◆ Exercise: All lines from the one containing "polarity from SYNC_POL" down to the one containing "parameter int V_ACTIVE", both ends included, are to be given again exactly; omit the rest of the listing below.

***** Information supplied *****

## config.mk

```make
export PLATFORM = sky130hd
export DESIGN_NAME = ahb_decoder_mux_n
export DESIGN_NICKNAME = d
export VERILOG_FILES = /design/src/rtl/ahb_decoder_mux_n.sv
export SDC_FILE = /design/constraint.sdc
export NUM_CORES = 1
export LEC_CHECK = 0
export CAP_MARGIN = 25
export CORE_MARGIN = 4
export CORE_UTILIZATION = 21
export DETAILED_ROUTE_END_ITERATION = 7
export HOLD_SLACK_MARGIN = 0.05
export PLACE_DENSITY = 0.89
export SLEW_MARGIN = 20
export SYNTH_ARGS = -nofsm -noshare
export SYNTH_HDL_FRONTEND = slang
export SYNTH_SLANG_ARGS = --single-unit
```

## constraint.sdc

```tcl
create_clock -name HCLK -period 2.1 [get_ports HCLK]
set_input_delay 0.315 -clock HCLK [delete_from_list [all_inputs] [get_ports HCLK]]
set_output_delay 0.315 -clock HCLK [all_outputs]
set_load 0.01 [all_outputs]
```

*****
***** Information supplied *****

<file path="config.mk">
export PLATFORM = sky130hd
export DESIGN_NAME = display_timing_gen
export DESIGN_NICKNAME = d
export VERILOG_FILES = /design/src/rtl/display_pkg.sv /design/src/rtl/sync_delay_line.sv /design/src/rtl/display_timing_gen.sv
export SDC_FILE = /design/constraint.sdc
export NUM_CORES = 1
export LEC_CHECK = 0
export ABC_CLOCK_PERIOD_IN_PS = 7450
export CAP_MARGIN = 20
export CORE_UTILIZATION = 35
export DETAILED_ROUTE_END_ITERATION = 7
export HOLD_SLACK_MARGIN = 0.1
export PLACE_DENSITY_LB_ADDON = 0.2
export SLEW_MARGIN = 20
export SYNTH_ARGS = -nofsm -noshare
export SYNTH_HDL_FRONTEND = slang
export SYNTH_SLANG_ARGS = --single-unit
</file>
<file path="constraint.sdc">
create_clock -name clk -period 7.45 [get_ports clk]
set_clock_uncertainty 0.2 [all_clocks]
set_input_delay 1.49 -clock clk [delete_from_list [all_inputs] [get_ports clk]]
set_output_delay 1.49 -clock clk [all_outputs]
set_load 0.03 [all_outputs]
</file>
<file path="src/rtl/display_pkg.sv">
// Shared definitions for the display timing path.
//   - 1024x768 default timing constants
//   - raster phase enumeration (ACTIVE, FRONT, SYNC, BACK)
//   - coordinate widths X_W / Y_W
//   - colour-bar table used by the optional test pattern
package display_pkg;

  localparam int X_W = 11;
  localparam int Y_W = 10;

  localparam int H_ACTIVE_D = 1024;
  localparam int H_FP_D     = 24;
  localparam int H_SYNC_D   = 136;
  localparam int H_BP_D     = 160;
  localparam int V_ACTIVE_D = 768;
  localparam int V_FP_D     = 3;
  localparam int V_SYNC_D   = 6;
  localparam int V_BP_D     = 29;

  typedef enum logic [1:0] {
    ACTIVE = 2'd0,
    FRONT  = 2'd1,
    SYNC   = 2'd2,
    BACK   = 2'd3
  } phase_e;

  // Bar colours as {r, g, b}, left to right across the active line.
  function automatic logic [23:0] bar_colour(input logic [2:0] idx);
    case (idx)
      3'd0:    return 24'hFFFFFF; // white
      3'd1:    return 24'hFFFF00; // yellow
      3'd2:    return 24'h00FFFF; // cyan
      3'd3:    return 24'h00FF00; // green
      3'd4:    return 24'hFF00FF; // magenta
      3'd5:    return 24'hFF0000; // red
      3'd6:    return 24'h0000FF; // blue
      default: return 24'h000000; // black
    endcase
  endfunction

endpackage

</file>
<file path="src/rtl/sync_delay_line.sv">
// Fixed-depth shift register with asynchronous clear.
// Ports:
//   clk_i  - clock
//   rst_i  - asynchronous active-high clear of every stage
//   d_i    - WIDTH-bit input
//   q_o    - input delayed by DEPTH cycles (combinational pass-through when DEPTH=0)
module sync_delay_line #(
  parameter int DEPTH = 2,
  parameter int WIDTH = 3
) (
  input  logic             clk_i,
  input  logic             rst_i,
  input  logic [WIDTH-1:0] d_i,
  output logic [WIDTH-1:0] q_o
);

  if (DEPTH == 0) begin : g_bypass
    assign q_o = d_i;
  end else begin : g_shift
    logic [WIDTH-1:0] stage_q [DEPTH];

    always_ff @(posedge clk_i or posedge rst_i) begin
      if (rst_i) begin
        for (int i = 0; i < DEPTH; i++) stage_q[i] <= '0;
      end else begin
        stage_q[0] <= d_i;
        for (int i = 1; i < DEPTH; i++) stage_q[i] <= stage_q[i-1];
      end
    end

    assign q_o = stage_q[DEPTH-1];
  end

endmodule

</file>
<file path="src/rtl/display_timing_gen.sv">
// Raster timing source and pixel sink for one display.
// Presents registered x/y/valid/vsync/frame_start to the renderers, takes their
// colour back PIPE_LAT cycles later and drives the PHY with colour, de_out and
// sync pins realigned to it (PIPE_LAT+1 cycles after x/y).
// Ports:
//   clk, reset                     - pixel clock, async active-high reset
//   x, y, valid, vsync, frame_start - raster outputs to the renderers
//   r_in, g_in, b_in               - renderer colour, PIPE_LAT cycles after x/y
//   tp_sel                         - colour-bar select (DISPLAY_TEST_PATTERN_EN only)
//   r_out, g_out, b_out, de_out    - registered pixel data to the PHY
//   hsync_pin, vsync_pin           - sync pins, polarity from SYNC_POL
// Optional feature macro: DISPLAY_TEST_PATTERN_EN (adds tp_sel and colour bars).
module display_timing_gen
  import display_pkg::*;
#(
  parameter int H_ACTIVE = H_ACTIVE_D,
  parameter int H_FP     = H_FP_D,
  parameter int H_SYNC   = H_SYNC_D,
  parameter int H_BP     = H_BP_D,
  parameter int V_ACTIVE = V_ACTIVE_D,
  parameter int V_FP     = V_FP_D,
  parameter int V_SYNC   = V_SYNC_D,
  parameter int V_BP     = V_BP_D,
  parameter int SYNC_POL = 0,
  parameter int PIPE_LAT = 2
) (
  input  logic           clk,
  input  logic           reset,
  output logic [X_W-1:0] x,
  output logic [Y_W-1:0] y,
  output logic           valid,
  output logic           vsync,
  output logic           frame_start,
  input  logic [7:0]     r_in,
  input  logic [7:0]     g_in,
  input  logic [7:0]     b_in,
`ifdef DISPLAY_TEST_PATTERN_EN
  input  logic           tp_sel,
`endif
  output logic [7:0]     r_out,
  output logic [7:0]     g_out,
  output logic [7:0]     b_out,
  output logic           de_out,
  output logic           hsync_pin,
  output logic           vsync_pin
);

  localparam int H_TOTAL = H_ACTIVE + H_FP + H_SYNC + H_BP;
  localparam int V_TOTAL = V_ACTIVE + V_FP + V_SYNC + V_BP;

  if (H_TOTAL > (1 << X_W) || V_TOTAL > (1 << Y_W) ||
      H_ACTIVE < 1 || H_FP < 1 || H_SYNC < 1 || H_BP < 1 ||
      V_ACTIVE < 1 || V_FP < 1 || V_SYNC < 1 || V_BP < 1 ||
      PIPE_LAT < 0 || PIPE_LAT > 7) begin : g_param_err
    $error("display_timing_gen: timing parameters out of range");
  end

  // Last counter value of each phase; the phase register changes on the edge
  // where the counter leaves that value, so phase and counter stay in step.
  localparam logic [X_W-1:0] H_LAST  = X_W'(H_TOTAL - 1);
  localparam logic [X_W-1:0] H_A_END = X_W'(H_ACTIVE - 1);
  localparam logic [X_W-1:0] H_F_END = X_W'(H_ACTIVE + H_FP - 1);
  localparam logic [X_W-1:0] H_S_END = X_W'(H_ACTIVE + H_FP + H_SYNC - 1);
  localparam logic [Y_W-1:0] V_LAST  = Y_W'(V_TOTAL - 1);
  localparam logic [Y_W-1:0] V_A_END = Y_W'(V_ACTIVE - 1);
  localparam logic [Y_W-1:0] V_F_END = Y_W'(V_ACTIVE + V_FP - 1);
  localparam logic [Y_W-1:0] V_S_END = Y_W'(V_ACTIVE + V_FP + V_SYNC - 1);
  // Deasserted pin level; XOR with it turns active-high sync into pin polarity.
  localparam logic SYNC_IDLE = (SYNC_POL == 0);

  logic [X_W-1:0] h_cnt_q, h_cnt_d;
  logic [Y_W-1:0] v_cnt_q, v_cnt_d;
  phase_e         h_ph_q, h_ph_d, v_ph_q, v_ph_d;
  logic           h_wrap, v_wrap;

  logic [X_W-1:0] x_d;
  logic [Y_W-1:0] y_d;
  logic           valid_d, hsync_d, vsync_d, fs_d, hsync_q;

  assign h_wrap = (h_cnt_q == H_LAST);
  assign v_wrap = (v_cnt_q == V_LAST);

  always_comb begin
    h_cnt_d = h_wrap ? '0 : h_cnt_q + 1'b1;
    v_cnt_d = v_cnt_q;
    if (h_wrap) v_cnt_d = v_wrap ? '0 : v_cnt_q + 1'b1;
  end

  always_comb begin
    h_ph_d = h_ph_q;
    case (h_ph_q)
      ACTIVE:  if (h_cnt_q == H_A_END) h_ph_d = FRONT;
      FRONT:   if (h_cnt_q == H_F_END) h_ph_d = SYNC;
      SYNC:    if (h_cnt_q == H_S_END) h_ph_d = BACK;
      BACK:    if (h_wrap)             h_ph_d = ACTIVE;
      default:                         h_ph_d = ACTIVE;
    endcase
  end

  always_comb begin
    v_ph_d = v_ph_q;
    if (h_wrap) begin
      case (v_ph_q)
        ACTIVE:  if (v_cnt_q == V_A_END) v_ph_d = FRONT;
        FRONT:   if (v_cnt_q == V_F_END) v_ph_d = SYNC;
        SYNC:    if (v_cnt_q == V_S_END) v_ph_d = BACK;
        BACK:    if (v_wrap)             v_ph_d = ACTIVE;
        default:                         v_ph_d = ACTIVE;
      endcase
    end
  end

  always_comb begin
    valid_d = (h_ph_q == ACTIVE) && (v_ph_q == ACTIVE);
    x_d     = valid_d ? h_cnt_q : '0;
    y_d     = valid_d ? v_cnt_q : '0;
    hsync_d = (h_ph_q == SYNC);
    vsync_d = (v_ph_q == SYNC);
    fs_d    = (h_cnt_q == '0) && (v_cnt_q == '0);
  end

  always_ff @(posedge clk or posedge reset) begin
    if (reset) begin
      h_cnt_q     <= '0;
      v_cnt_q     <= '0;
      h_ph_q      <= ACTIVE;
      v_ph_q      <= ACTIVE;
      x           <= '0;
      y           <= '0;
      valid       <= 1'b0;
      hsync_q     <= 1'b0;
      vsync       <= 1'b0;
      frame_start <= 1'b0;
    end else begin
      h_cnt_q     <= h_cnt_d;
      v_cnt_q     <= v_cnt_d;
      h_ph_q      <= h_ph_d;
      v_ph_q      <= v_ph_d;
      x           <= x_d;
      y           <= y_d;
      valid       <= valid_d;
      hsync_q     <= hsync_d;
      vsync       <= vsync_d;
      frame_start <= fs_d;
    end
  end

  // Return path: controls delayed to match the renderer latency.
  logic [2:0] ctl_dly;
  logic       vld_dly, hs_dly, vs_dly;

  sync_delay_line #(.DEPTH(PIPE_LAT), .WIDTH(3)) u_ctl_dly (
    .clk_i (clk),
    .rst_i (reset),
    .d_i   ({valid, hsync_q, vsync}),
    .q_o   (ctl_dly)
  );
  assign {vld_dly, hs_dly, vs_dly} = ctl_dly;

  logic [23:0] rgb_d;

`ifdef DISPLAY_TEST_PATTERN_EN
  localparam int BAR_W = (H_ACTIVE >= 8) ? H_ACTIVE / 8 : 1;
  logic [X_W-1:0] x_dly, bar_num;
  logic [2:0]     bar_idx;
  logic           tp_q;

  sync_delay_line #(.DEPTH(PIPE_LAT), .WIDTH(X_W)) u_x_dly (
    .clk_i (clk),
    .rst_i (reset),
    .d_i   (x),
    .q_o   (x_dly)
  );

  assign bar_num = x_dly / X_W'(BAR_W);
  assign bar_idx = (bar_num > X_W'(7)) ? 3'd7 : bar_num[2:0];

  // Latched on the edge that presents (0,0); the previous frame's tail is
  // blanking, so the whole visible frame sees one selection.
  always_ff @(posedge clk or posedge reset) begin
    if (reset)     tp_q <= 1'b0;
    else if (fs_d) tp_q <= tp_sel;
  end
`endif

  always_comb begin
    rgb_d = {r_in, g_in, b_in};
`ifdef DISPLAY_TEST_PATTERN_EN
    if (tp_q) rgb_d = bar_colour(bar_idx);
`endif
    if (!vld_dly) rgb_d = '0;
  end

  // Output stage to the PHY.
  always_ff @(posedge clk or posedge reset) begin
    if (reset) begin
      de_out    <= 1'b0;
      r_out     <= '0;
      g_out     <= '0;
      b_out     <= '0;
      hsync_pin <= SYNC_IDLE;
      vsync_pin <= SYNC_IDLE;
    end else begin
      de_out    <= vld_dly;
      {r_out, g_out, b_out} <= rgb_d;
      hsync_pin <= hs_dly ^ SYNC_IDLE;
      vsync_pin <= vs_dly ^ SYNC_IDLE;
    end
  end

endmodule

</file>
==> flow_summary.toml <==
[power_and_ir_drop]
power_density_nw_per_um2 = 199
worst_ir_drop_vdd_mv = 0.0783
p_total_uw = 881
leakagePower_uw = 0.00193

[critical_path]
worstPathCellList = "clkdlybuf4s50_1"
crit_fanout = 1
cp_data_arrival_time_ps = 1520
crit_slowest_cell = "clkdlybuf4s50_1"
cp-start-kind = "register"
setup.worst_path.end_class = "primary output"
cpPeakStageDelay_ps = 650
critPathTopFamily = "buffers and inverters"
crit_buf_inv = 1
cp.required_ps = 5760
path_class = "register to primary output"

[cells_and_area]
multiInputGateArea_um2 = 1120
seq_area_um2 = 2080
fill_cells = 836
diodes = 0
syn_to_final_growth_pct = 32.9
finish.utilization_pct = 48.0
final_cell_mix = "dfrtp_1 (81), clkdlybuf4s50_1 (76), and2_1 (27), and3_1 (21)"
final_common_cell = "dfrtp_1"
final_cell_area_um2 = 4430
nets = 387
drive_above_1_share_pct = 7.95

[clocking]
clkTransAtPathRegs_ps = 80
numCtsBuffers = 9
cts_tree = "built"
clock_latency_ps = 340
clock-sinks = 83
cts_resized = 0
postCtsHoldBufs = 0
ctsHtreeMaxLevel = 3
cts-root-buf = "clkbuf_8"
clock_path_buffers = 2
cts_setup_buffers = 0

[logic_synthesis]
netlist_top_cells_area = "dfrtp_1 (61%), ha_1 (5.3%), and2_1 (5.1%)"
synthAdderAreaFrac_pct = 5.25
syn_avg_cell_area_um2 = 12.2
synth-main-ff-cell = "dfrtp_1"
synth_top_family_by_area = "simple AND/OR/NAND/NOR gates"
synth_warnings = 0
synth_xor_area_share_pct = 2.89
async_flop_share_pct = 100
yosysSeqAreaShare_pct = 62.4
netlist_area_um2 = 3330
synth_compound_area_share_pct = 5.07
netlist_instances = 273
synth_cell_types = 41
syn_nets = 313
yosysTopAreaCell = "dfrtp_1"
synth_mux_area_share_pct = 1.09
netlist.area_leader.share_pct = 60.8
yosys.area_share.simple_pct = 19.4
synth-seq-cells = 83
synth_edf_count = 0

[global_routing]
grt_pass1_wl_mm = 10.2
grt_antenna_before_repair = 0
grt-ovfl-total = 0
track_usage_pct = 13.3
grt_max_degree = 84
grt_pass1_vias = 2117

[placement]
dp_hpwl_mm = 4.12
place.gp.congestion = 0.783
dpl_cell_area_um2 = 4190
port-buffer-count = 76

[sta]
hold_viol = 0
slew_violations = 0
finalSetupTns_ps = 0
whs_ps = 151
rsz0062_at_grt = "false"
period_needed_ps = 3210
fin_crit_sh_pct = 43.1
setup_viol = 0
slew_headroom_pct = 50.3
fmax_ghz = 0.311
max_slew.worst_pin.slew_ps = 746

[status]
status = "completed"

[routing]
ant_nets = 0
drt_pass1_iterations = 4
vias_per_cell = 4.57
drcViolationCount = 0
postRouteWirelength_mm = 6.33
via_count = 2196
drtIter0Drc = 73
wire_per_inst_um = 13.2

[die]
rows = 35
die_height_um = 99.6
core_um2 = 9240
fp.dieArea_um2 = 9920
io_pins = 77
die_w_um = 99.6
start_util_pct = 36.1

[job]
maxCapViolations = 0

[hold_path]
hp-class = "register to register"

*****
***** Information supplied *****

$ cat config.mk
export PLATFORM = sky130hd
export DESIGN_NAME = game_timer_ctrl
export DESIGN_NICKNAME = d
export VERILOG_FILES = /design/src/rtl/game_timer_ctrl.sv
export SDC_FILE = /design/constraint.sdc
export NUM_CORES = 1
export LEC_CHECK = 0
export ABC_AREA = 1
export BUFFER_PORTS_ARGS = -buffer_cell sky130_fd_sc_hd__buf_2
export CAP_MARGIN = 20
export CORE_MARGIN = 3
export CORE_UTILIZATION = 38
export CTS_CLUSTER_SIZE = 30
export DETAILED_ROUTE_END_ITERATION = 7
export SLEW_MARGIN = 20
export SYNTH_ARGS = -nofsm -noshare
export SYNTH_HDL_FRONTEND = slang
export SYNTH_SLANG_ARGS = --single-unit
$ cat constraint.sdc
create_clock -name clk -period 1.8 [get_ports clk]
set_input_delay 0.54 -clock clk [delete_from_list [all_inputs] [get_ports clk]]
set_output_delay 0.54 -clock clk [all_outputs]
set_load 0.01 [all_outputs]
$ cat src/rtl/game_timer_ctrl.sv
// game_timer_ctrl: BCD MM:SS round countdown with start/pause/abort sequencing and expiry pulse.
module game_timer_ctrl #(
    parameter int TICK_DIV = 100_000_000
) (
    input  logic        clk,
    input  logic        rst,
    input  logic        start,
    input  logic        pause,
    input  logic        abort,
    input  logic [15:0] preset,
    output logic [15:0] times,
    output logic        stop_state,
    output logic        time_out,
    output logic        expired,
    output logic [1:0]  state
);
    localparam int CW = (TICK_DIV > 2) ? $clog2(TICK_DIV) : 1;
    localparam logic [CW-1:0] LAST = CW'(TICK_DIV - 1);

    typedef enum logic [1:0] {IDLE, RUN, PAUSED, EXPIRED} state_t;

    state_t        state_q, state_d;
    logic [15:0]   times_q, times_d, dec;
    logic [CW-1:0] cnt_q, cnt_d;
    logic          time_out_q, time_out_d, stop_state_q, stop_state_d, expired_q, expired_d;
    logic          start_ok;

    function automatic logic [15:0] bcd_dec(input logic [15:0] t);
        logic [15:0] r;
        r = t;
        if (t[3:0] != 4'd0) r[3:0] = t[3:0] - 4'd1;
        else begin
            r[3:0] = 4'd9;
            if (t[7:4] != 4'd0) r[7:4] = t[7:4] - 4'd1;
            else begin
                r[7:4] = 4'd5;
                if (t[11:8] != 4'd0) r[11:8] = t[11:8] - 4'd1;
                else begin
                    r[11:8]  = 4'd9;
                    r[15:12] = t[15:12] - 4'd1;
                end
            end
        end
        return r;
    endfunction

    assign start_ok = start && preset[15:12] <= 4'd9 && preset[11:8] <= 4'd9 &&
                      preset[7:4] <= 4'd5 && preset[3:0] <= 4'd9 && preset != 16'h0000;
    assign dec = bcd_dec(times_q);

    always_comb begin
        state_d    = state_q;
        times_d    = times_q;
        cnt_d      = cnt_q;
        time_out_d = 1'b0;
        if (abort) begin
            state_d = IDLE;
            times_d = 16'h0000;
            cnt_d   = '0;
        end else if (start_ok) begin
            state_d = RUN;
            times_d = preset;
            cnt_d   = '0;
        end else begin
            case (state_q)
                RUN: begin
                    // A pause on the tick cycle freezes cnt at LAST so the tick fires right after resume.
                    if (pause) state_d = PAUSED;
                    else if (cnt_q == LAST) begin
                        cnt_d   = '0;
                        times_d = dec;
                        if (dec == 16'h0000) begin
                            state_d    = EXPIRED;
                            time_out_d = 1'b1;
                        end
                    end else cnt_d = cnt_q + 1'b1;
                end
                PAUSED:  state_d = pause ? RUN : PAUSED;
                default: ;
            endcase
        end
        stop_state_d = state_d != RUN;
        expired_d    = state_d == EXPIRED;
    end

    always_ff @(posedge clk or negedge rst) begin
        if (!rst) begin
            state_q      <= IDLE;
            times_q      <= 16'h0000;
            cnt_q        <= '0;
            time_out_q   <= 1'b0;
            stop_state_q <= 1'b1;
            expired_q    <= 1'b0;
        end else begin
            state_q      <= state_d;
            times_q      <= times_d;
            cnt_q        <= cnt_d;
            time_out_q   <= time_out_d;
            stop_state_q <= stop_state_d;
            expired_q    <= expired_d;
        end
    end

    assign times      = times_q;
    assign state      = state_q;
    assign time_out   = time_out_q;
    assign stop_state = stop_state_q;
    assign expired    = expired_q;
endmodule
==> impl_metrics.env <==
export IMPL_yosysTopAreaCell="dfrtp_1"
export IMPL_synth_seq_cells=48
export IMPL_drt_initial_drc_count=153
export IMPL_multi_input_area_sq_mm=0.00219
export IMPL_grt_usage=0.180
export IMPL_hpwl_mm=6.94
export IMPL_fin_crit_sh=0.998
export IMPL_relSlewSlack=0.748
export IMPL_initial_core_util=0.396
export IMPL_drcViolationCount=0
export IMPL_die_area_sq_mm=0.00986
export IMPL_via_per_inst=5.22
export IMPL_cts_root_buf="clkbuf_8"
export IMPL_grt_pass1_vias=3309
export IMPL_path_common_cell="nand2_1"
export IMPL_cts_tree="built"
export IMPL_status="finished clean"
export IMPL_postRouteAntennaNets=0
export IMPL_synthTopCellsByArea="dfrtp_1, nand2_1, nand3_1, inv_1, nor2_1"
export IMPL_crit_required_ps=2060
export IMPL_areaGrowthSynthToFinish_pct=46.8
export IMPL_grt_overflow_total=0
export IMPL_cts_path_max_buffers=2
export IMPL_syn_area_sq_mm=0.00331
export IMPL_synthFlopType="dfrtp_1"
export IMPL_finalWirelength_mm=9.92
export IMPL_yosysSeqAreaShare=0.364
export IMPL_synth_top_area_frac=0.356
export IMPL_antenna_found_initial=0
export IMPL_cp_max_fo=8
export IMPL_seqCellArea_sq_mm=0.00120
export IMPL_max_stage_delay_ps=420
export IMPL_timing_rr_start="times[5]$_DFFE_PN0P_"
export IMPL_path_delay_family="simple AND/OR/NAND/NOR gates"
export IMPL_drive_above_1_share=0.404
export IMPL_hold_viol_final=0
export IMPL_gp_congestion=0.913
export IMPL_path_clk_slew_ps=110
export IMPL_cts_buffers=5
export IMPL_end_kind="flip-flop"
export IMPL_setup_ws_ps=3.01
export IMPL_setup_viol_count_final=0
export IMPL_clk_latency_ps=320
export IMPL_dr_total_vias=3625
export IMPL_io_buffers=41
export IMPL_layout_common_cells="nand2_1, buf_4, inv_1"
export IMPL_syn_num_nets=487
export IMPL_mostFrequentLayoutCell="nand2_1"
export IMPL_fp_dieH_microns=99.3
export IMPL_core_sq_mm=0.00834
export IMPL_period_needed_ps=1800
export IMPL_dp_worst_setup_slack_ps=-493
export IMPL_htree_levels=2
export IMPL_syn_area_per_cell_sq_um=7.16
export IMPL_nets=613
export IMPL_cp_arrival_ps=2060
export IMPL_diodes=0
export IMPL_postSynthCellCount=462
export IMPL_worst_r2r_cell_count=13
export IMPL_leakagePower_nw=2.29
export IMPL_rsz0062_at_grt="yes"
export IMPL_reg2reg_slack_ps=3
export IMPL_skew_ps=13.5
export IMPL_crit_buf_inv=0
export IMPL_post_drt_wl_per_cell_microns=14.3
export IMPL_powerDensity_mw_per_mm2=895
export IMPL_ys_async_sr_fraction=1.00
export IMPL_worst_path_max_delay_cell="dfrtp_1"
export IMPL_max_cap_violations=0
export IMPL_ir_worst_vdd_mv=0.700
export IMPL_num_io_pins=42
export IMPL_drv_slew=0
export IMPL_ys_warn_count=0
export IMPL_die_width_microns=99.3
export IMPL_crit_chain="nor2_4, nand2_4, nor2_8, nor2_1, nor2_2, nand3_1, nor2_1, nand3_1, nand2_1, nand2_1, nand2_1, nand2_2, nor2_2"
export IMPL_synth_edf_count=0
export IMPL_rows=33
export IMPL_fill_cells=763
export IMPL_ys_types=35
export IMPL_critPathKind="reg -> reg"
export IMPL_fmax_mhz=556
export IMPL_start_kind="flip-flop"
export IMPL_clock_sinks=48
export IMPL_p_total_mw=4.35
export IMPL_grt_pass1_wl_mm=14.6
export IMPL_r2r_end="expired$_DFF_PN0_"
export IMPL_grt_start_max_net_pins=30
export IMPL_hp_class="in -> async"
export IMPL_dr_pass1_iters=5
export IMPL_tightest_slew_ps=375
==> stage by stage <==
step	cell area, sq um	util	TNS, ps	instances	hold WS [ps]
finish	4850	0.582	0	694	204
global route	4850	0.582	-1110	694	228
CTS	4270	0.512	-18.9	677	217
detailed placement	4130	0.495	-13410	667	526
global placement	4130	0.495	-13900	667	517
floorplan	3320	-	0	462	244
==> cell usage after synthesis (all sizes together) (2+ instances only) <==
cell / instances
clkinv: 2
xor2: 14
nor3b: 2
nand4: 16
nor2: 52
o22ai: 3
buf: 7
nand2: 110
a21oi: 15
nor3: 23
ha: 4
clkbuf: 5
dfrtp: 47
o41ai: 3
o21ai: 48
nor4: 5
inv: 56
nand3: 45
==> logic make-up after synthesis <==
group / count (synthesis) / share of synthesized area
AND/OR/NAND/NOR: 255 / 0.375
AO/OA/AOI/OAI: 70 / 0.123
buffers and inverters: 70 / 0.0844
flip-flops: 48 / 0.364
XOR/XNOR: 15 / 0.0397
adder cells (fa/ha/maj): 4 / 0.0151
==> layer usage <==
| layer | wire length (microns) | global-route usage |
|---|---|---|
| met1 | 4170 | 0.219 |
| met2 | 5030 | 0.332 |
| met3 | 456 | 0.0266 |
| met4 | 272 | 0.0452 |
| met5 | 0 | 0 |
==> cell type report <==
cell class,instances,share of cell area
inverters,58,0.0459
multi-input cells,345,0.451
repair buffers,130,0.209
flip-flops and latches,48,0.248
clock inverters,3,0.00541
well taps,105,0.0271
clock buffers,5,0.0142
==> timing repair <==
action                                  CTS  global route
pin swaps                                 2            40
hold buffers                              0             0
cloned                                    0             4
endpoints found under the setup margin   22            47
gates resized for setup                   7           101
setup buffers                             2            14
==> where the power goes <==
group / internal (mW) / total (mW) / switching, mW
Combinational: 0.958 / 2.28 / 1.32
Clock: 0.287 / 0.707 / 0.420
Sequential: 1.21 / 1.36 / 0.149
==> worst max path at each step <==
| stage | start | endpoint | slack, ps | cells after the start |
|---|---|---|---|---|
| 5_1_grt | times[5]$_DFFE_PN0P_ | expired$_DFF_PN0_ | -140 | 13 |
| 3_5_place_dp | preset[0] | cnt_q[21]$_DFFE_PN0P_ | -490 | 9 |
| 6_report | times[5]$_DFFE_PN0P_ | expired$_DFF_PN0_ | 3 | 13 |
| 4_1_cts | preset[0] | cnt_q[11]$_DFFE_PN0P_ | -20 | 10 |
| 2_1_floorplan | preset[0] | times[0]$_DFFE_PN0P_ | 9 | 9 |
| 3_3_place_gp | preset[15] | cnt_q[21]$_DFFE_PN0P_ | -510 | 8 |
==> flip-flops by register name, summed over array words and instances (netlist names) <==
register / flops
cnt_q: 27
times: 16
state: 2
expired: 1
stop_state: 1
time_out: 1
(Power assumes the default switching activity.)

*****

◆ Final answer:
//   hsync_pin, vsync_pin           - sync pins, polarity from SYNC_POL
// Optional feature macro: DISPLAY_TEST_PATTERN_EN (adds tp_sel and colour bars).
module display_timing_gen
  import display_pkg::*;
#(
  parameter int H_ACTIVE = H_ACTIVE_D,
  parameter int H_FP     = H_FP_D,
  parameter int H_SYNC   = H_SYNC_D,
  parameter int H_BP     = H_BP_D,
  parameter int V_ACTIVE = V_ACTIVE_D,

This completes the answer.